In May of 1877, Krøyer travelled to Paris via Belgium and the Netherlands. Here, he stopped to visit the famous museums, and in Amsterdam, he became fascinated by the works of Rembrandt. After arriving in Paris, Krøyer settled in Montmartre, which at the time was the neighbourhood of choice for artists. As a city, Paris was a place of unlimited urban opportunities for Krøyer: the many museums, all the art dealers' exhibitions, the many cafes, the beautiful women and the elegant boulevards suited Krøyer perfectly.
Paris had become the city where artists came to better their craft and be inspired. Carl Locher was one of the first Danish painters to go there.
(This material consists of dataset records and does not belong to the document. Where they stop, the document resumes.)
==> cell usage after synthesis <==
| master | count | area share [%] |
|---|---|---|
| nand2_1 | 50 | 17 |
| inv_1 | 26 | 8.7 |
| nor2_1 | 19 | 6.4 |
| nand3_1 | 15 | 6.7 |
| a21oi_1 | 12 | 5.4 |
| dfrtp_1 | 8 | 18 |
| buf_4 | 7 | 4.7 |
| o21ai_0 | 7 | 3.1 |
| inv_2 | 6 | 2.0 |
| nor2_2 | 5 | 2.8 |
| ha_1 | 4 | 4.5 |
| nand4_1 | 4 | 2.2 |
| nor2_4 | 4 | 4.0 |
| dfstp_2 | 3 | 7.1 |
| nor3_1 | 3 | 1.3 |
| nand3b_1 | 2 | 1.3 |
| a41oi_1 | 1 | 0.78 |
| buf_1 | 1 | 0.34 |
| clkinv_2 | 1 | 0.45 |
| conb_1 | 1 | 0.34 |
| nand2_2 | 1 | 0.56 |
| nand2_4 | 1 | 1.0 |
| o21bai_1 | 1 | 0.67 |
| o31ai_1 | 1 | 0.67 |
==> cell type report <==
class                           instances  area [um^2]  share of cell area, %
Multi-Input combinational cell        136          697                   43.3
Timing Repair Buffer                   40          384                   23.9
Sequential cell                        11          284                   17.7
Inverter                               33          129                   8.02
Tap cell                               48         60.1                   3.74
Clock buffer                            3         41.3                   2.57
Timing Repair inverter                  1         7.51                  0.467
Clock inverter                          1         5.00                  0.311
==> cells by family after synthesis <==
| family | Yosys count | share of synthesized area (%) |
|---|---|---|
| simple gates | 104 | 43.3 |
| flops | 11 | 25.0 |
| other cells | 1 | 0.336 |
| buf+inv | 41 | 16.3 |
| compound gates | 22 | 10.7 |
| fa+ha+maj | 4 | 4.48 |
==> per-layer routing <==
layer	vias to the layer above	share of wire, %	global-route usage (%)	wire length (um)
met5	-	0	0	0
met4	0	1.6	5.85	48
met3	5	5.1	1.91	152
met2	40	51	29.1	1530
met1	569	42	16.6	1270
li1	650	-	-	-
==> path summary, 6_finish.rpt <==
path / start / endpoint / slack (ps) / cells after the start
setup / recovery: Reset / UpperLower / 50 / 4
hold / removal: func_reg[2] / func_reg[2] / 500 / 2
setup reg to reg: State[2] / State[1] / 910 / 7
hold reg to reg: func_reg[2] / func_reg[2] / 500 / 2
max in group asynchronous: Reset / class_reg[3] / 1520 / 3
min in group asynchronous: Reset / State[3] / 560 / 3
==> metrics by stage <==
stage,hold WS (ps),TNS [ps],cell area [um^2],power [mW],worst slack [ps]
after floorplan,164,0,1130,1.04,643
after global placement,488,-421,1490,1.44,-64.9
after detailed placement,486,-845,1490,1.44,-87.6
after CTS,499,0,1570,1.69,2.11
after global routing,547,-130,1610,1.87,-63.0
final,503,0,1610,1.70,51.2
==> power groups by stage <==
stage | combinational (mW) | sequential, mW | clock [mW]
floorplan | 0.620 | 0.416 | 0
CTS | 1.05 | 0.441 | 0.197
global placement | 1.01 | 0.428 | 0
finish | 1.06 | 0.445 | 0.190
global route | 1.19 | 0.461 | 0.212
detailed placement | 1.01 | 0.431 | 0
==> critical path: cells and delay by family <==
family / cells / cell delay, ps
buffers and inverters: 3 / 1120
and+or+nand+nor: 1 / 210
`config.mk`:
```
export PLATFORM = sky130hd
export DESIGN_NAME = cpu_sysid_regs
export DESIGN_NICKNAME = d
export VERILOG_FILES = /design/src/rtl/cpu_sysid_pkg.sv /design/src/rtl/cpu_sysid_timebase.sv /design/src/rtl/cpu_sysid_regs.sv
export SDC_FILE = /design/constraint.sdc
export NUM_CORES = 1
export LEC_CHECK = 0
export BUFFER_PORTS_ARGS = -buffer_cell sky130_fd_sc_hd__buf_2
export CORE_MARGIN = 8
export CORE_UTILIZATION = 65
export DETAILED_ROUTE_END_ITERATION = 8
export PLACE_DENSITY = 0.89
export SYNTH_ARGS = -nofsm -noshare
export SYNTH_HDL_FRONTEND = slang
export SYNTH_HIERARCHICAL = 1
export SYNTH_SLANG_ARGS = --single-unit
```
`constraint.sdc`:
```
create_clock -name clock -period 3.86 [get_ports clock]
set_input_delay 0.193 -clock clock [delete_from_list [all_inputs] [get_ports clock]]
set_output_delay 0.193 -clock clock [all_outputs]
set_load 0.05 [all_outputs]
```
Krøyer met with his Danish painter friends, including Karl Madsen, who studied with Jean Léon-Jérôme, as well as P.A. Schou, Hans Nikolaj Hansen and Laurits Tuxen, who all attended Léon Bonnat's art school. It was Tuxen who introduced Krøyer to Bonnat.
Krøyer had brought some of his bright studies from Hornbæk. However, they were met with criticism from several artists – both Madsen and Bonnat stated “that the colour and tone had no fullness – that they almost looked like watercolours”, and Bonnat continued: “his studies looked like a set piece for the theatre”.
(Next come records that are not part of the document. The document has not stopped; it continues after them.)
<file path="src/rtl/regfile_scoreboard.sv">
// Integer register file with two combinational read ports, one synchronous write port,
// a per-register busy scoreboard for hazard detection, and a sticky ECALL halt flag.

module regfile_scoreboard #(
    parameter int unsigned      XLEN     = 32,
    parameter int unsigned      NREG     = 32,
    parameter int unsigned      AW       = 5,
    parameter int unsigned      SP_IDX   = 2,
    parameter logic [XLEN-1:0]  SP_INIT  = XLEN'(32'h2ffc),
    parameter int unsigned      HALT_REG = 17,
    parameter int unsigned      HALT_VAL = 10,
    parameter int unsigned      BYPASS   = 1
) (
    input  logic            clk,
    input  logic            reset,
    input  logic [AW-1:0]   rs1,
    input  logic [AW-1:0]   rs2,
    output logic [XLEN-1:0] rs1_dout,
    output logic [XLEN-1:0] rs2_dout,
    output logic            rs1_busy,
    output logic            rs2_busy,
    input  logic [AW-1:0]   rd,
    input  logic [XLEN-1:0] rd_din,
    input  logic            write_enable,
    input  logic            issue_valid,
    input  logic [AW-1:0]   issue_rd,
    input  logic            is_ecall,
    output logic            is_halted
);

    localparam bit              BYP       = (BYPASS != 0);
    localparam logic [AW-1:0]   HALT_IDX  = AW'(HALT_REG);
    localparam logic [XLEN-1:0] HALT_WORD = XLEN'(HALT_VAL);

    typedef enum logic {
        S_RUN  = 1'b0,
        S_HALT = 1'b1
    } state_t;

    state_t          state_q;
    state_t          state_nxt;
    logic            halted;

    logic [XLEN-1:0] rf [NREG];
    logic [NREG-1:0] busy_q;
    logic [NREG-1:0] busy_nxt;

    logic            wr_en;
    logic            fwd1;
    logic            fwd2;
    logic            fwd_a7;
    logic [XLEN-1:0] a7_val;
    logic            halt_req;

    // Architectural write: x0 and a halted machine both drop the commit.
    assign wr_en = write_enable && (rd != '0) && !halted;

    // Same-cycle forwarding hits; never for x0, which reads as zero regardless.
    assign fwd1   = BYP && write_enable && (rd == rs1) && (rs1 != '0);
    assign fwd2   = BYP && write_enable && (rd == rs2) && (rs2 != '0);
    assign fwd_a7 = BYP && write_enable && (rd == HALT_IDX);

    always_comb begin
        rs1_dout = rf[rs1];
        if (rs1 == '0) begin
            rs1_dout = '0;
        end else if (fwd1) begin
            rs1_dout = rd_din;
        end
    end

    always_comb begin
        rs2_dout = rf[rs2];
        if (rs2 == '0) begin
            rs2_dout = '0;
        end else if (fwd2) begin
            rs2_dout = rd_din;
        end
    end

    // A producer committing this cycle no longer counts as outstanding when its data is forwarded.
    assign rs1_busy = busy_q[rs1] && !fwd1;
    assign rs2_busy = busy_q[rs2] && !fwd2;

    always_ff @(posedge clk) begin
        if (reset) begin
            for (int unsigned i = 0; i < NREG; i++) begin
                rf[AW'(i)] <= (i == SP_IDX) ? SP_INIT : '0;
            end
        end else if (wr_en) begin
            rf[rd] <= rd_din;
        end
    end

    // Issue sets after commit clears, so a new producer to the same index wins.
    always_comb begin
        busy_nxt = busy_q;
        if (!halted) begin
            if (write_enable && (rd != '0)) begin
                busy_nxt[rd] = 1'b0;
            end
            if (issue_valid && (issue_rd != '0)) begin
                busy_nxt[issue_rd] = 1'b1;
            end
        end
        busy_nxt[0] = 1'b0;
    end

    always_ff @(posedge clk) begin
        if (reset) begin
            busy_q <= '0;
        end else begin
            busy_q <= busy_nxt;
        end
    end

    // Halt compares the forwarded a7 value so a same-cycle write to a7 is honoured.
    assign a7_val   = (HALT_IDX == '0) ? '0 : (fwd_a7 ? rd_din : rf[HALT_IDX]);
    assign halt_req = is_ecall && (a7_val == HALT_WORD);

    always_ff @(posedge clk) begin
        if (reset) begin
            state_q <= S_RUN;
        end else begin
            state_q <= state_nxt;
        end
    end

    always_comb begin
        state_nxt = state_q;
        case (state_q)
            S_RUN:   if (halt_req) state_nxt = S_HALT;
            S_HALT:  state_nxt = S_HALT;
            default: state_nxt = S_RUN;
        endcase
    end

    always_comb begin
        halted    = 1'b0;
        is_halted = 1'b0;
        if (state_q == S_HALT) begin
            halted    = 1'b1;
            is_halted = 1'b1;
        end
    end

endmodule
</file>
At Bonnat's art school, Krøyer had to “work on” establishing a correct relationship between the larger surfaces of the paintings and finding the “shades” in the “colour”.
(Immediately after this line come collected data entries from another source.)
$ cat config.mk
export PLATFORM = sky130hd
export DESIGN_NAME = bj_resolve_ctrl
export DESIGN_NICKNAME = d
export VERILOG_FILES = /design/src/rtl/bj_resolve_ctrl.sv
export SDC_FILE = /design/constraint.sdc
export NUM_CORES = 1
export LEC_CHECK = 0
export ABC_AREA = 1
export CAP_MARGIN = 20
export CORE_ASPECT_RATIO = 1.2
export CORE_MARGIN = 3
export CORE_UTILIZATION = 38
export CTS_CLUSTER_DIAMETER = 50
export DETAILED_ROUTE_END_ITERATION = 7
export GPL_TIMING_DRIVEN = 0
export PLACE_DENSITY = 0.91
export SLEW_MARGIN = 25
export SYNTH_ARGS = -nofsm -noshare
export SYNTH_HDL_FRONTEND = slang
export SYNTH_SLANG_ARGS = --single-unit
$ cat constraint.sdc
create_clock -name clk -period 3.4 [get_ports clk]
set_input_delay 0.68 -clock clk [delete_from_list [all_inputs] [get_ports clk]]
set_output_delay 0.68 -clock clk [all_outputs]
set_load 0.01 [all_outputs]
$ cat src/rtl/bj_resolve_ctrl.sv
// ID-stage branch resolve sequencer: counts hazard stalls, samples ben once, issues held redirect.
// Optional statistics counters are built when BJ_STATS_EN is defined.
module bj_resolve_ctrl #(
  parameter int STALL_W = 2,
  parameter int CNT_W   = 32
) (
  input  logic             clk,
  input  logic             reset,
  input  logic             id_valid,
  input  logic             id_branch,
  input  logic [4:0]       id_rs,
  input  logic [4:0]       id_rt,
  input  logic             id_uses_rt,
  input  logic [31:0]      id_target,
  input  logic             ex_wr,
  input  logic [4:0]       ex_wr_reg,
  input  logic             ex_load,
  input  logic             mem_wr,
  input  logic [4:0]       mem_wr_reg,
  input  logic             mem_load,
  input  logic             ben,
  input  logic             pipe_hold,
  input  logic             flush,
  output logic             bj_stall,
  output logic             redirect,
  output logic [31:0]      redirect_pc,
  output logic [CNT_W-1:0] stat_branch,
  output logic [CNT_W-1:0] stat_taken,
  output logic [CNT_W-1:0] stat_stall
);

  typedef enum logic [1:0] {S_IDLE, S_WAIT, S_RESOLVE} state_t;

  state_t             r_state, w_state_nxt;
  logic [STALL_W-1:0] r_cnt, w_cnt_nxt;
  logic               r_redirect;
  logic [31:0]        r_redirect_pc;
  logic               w_br, w_ex_match, w_mem_match, w_resolve, w_stall;
  logic [1:0]         w_need;

  function automatic logic f_match(input logic [4:0] r, input logic [4:0] rs,
                                   input logic [4:0] rt, input logic uses_rt);
    return (r != 5'd0) && ((r == rs) || (uses_rt && (r == rt)));
  endfunction

  assign w_br        = id_valid & id_branch & ~flush;
  assign w_ex_match  = f_match(ex_wr_reg, id_rs, id_rt, id_uses_rt);
  assign w_mem_match = f_match(mem_wr_reg, id_rs, id_rt, id_uses_rt);

  // MEM ALU results reach the comparator through forwarding, so only MEM loads stall.
  always_comb begin
    w_need = 2'd0;
    if (ex_wr && ex_load && w_ex_match)         w_need = 2'd2;
    else if (ex_wr && w_ex_match)               w_need = 2'd1;
    else if (mem_wr && mem_load && w_mem_match) w_need = 2'd1;
  end

  always_ff @(posedge clk) begin
    if (reset) begin
      r_state <= S_IDLE;
      r_cnt   <= '0;
    end else begin
      r_state <= w_state_nxt;
      r_cnt   <= w_cnt_nxt;
    end
  end

  always_comb begin
    w_state_nxt = r_state;
    w_cnt_nxt   = r_cnt;
    w_stall     = 1'b0;
    w_resolve   = 1'b0;
    if (flush) begin
      w_state_nxt = S_IDLE;
      w_cnt_nxt   = '0;
    end else begin
      case (r_state)
        S_IDLE: begin
          if (w_br && !pipe_hold) begin
            if (w_need == 2'd0) begin
              w_resolve = 1'b1;
            end else begin
              w_stall = 1'b1;
              if (w_need == 2'd1) begin
                w_state_nxt = S_RESOLVE;
              end else begin
                w_state_nxt = S_WAIT;
                w_cnt_nxt   = STALL_W'(w_need - 2'd1);
              end
            end
          end
        end
        S_WAIT: begin
          w_stall = 1'b1;
          if (!pipe_hold) begin
            w_cnt_nxt = r_cnt - STALL_W'(1);
            if (r_cnt == STALL_W'(1)) w_state_nxt = S_RESOLVE;
          end
        end
        S_RESOLVE: begin
          if (!pipe_hold) begin
            w_resolve   = 1'b1;
            w_state_nxt = S_IDLE;
          end
        end
        default: w_state_nxt = S_IDLE;
      endcase
    end
  end

  // Redirect is held across a frozen pipeline so fetch cannot miss it.
  always_ff @(posedge clk) begin
    if (reset) begin
      r_redirect    <= 1'b0;
      r_redirect_pc <= 32'd0;
    end else if (flush) begin
      r_redirect <= 1'b0;
    end else if (w_resolve && ben) begin
      r_redirect    <= 1'b1;
      r_redirect_pc <= id_target;
    end else if (!pipe_hold) begin
      r_redirect <= 1'b0;
    end
  end

  assign bj_stall    = w_stall;
  assign redirect    = r_redirect;
  assign redirect_pc = r_redirect_pc;

`ifdef BJ_STATS_EN
  logic [CNT_W-1:0] r_stat_branch, r_stat_taken, r_stat_stall;

  always_ff @(posedge clk) begin
    if (reset) begin
      r_stat_branch <= '0;
      r_stat_taken  <= '0;
      r_stat_stall  <= '0;
    end else begin
      if (w_resolve)              r_stat_branch <= r_stat_branch + CNT_W'(1);
      if (w_resolve && ben)       r_stat_taken  <= r_stat_taken + CNT_W'(1);
      if (w_stall && !pipe_hold)  r_stat_stall  <= r_stat_stall + CNT_W'(1);
    end
  end

  assign stat_branch = r_stat_branch;
  assign stat_taken  = r_stat_taken;
  assign stat_stall  = r_stat_stall;
`else
  assign stat_branch = '0;
  assign stat_taken  = '0;
  assign stat_stall  = '0;
`endif

endmodule

# Word-level counts from Yosys, hierarchy flattened
# Index checks and enable logic that the tools add are counted.
[op_classes]
n_addsub = 2
multipliers = 0
div_mod_pow = 0
magnitude_cmp = 0
eq_ne = 15
shift = 0
mux = 26
bitwise = 3
reduce_logical = 23
[op_table]
columns = ["operator", "n"]
rows = [
  ["$mux W2", 11],
  ["$eq A5 B5 Y1", 4],
  ["$ne A2 B2 Y1 const B", 6],
  ["$logic_and A1 B1 Y1", 11],
  ["$mux W1", 11],
  ["$reduce_and A5 Y1", 2],
  ["$reduce_bool A5 Y1", 2],
  ["$eq A2 B1 Y1 const B", 3],
  ["$pmux W2 S3", 1],
  ["$logic_not A2 Y1", 2],
  ["$pmux W1 S2", 2],
  ["$pmux W2 S2", 1],
  ["$sub A2 B1 Y2 const B", 2],
  ["$and A1 B1 Y1", 2],
  ["$eq A2 B2 Y1 const B", 1],
  ["$logic_or A1 B1 Y1", 2],
  ["$ne A2 B1 Y1 const B", 1],
  ["$reduce_and A2 Y1", 1],
  ["$reduce_bool A2 Y1", 1],
  ["$reduce_or A2 Y1", 1],
  ["$logic_not A1 Y1", 1],
  ["$not A1 Y1", 1],
]
[word_totals]
regBits = 37
latchBits = 0
ram_bits = 0
rom_bits = 0
output_inout_bits = 130
n_memories = 0

# Longest topological paths before layout
[depth]
word_depth = 15
mapped_depth = 15

# Worst setup path after synthesis
# Ideal clock, no wire load.
[synth_path]
path_kind = "input to output"
start = "input port id_rt[0]"
end = "output port bj_stall"
t_arrival_ns = 1.598
t_required_ns = 2.720
path_slack_ns = 1.122
stages = 10
path_buffers = 0
cell_sequence = "inv_1 nand2_1 nand2_1 nor2_1 nand3_1 nand2_1 nand2_1 nand2_2 nand2_1 a211oi_1"
[synth_between]
elab_chain_cells = 13
word_cells_on_any_way = 19
cone_classes = "eq/ne: 2; mux: 7; reduce/logical: 10"
[synth_lines]
columns = ["element", "line", "source"]
rows = [
  ["start: declaration", "12", "input logic [4:0] id_rt,"],
  ["$eq A5 B5 Y1", "43", "return (r != 5'd0) && ((r == rs) || (uses_rt && (r == rt)));"],
  ["$logic_and A1 B1 Y1", "43", ""],
  ["$logic_or A1 B1 Y1", "43", ""],
  ["$logic_and A1 B1 Y1", "43", ""],
  ["$logic_and A1 B1 Y1", "55", "else if (mem_wr && mem_load && w_mem_match) w_need = 2'd1;"],
  ["$mux W1", "55", ""],
  ["$mux W1", "54", "else if (ex_wr && w_ex_match) w_need = 2'd1;"],
  ["$mux W2 *", "53", "if (ex_wr && ex_load && w_ex_match) w_need = 2'd2;"],
  ["$logic_not A2 Y1 *", "80", "if (w_need == 2'd0) begin"],
  ["$mux W1 *", "80", ""],
  ["$mux W1 *", "79", "if (w_br && !pipe_hold) begin"],
  ["$pmux W1 S2 *", "77", "case (r_state)"],
  ["$mux W1 *", "73", "if (flush) begin"],
  ["end: declaration", "24", "output logic bj_stall,"],
]
# Mark *: on every way between the ends. The rest lies on a longest branch, timed or not.

# Final worst setup path
[layout_path]
start = "input port ex_wr_reg[4]"
end = "output port bj_stall"
[layout_between]
elab_chain_cells = 12
word_cells_on_any_way = 15
cone_classes = "eq/ne: 2; mux: 6; reduce/logical: 7"
[layout_lines]
columns = ["element", "line", "source"]
rows = [
  ["start: declaration", "16", "input logic [4:0] ex_wr_reg,"],
  ["$eq A5 B5 Y1", "43", ""],
  ["$logic_and A1 B1 Y1", "43", ""],
  ["$logic_or A1 B1 Y1", "43", ""],
  ["$logic_and A1 B1 Y1 *", "43", ""],
  ["$logic_and A1 B1 Y1", "54", ""],
  ["$mux W1", "54", ""],
  ["$mux W2 *", "53", ""],
  ["$logic_not A2 Y1 *", "80", ""],
  ["$mux W1 *", "80", ""],
  ["$mux W1 *", "79", ""],
  ["$pmux W1 S2 *", "77", ""],
  ["$mux W1 *", "73", ""],
]
# Marked as above.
In particular, Bonnat highlighted two painters who had qualities worth imitating, namely the Spanish painter Jusepe de Ribera and Rembrandt van Rijn from the Netherlands. They showed in their paintings a simplicity, greatness and wholeness.
According to Ernst Mentze, Krøyer painted with Bonnat during the summer of 1877, while he also copied Rembrandt's “Susanna and the Elders” or “Susanna at her Bath” at the Louvre, but Mentze must have mistaken two of Rembrandt's famous motifs “Susanna and the Elders” and “Bathsheba at her Bath“, since the former is at the Gemaldegalderie in Berlin, whereas ”Bathsheba at her Bath" is at the Louvre in Paris.
Krøyer writes on 21 August 1877, to Pauline Hirschsprung, who was married to Krøyer’s patron the tobacco manufacturer Heinrich Hirschsprung in Copenhagen: “I am currently copying a painting by Rembrandt at the Louvre. The work depends on whether I can capture ”the grandness“”. The painting up for auction is the one he was working on at this time and the one Mentze mistakenly has referred to as “Susanne at her Bath”.
As you can see, Krøyer did indeed capture “the grandness”.
Litterature: Ernst Mentze “P.S. Krøyer. Kunstner af stort format-med brændte vinger” (P.S. Krøyer. Artist of a Large Format with Burnt Wings), 1969. Quotes from pp. 40–47.